_Excerpted records_:
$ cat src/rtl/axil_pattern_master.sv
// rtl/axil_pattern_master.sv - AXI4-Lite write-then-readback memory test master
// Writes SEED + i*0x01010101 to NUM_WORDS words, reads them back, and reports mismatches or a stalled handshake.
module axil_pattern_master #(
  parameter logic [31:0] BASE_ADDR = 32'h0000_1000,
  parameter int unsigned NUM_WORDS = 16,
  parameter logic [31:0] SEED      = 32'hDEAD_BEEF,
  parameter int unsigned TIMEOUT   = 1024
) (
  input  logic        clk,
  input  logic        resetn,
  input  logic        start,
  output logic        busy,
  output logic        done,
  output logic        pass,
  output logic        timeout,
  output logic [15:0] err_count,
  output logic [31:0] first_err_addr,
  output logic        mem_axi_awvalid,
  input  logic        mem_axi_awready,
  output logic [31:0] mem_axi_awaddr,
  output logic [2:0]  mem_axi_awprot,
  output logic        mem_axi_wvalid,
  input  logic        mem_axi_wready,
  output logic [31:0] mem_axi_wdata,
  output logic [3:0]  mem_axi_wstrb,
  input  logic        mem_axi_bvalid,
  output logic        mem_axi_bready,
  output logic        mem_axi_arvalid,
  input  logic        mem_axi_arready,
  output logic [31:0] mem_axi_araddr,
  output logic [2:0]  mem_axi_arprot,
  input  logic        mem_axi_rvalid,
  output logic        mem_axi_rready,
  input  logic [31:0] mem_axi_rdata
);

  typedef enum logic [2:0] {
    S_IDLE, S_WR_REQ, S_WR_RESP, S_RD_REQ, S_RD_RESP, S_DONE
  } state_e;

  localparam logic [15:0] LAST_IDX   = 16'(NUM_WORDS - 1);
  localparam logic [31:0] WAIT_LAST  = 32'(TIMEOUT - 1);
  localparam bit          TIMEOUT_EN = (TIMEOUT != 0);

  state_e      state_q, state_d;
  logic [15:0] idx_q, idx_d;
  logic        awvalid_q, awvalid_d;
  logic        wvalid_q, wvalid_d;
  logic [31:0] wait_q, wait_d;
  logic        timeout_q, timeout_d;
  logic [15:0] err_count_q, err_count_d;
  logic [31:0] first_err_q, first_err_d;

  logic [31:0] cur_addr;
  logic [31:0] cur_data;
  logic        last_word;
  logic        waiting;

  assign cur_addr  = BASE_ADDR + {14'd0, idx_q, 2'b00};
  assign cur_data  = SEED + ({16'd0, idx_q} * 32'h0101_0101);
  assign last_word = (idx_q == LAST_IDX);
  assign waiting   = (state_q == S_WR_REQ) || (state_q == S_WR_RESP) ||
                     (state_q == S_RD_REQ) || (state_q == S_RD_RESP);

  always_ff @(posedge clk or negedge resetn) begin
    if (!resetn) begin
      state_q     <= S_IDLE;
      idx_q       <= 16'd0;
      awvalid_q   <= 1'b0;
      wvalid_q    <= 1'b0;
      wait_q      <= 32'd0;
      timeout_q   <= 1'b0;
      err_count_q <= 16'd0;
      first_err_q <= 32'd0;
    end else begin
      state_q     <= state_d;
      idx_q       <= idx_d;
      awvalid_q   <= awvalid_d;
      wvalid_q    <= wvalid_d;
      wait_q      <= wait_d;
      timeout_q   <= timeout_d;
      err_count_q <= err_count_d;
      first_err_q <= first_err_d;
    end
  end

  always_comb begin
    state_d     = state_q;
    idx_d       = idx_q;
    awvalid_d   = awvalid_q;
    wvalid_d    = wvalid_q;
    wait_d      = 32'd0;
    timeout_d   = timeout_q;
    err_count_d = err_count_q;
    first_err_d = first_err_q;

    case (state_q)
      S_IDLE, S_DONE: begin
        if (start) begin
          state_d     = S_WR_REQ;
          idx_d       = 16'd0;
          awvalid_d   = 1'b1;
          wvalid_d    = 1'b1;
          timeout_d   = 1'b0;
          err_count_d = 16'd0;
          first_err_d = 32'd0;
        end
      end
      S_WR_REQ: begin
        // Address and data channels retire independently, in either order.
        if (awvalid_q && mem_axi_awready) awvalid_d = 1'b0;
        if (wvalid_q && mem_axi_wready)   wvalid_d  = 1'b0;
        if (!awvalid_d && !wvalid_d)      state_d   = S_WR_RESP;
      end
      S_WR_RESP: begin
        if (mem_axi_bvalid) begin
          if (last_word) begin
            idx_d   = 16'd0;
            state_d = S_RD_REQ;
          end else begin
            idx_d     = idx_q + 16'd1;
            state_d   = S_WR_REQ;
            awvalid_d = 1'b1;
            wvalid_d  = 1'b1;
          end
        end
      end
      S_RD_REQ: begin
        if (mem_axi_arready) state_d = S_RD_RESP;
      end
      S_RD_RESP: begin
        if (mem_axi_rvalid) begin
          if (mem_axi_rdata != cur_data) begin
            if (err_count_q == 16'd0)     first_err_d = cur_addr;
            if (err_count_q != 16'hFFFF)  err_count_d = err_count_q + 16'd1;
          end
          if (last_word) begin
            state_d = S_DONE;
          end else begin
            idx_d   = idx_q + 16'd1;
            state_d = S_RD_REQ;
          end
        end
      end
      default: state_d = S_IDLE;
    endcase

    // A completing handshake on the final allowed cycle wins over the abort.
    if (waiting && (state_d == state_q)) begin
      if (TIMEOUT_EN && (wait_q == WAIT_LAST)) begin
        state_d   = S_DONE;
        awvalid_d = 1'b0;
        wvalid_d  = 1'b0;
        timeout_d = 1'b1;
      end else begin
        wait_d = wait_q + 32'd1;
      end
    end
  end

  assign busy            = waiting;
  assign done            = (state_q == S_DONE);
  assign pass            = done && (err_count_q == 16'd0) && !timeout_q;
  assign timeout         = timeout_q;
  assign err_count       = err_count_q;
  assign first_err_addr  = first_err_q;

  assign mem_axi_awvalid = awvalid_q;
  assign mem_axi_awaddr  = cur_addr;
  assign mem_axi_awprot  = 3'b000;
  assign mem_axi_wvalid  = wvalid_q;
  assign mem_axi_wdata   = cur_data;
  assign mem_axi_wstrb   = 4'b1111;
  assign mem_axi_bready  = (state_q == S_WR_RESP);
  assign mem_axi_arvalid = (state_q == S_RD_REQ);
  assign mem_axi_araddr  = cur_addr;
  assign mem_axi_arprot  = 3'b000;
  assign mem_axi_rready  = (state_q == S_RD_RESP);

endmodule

---

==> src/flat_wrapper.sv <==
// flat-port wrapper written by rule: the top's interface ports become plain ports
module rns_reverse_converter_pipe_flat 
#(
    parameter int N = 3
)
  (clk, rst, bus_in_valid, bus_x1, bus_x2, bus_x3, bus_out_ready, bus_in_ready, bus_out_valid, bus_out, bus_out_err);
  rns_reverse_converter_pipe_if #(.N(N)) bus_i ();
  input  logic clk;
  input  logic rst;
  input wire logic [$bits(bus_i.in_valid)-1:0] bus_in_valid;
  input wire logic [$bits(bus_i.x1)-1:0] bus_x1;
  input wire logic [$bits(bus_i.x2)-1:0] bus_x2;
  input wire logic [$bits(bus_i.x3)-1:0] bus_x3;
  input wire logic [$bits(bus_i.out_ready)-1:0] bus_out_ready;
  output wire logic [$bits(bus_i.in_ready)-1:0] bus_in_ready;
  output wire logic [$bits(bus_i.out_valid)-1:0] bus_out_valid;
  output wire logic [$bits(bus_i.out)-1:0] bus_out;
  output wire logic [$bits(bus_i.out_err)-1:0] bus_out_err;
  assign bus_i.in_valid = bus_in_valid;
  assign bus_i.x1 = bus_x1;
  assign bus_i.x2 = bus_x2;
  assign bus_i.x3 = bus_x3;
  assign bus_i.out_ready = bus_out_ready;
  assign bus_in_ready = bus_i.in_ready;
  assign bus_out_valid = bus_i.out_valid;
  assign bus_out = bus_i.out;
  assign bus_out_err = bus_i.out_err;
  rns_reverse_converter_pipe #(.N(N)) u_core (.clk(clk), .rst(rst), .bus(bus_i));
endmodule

_Exercise requirements_: If a line in the listing contains the string "resetn", copy it.

_Your solution_:
  input  logic        resetn,
  always_ff @(posedge clk or negedge resetn) begin
    if (!resetn) begin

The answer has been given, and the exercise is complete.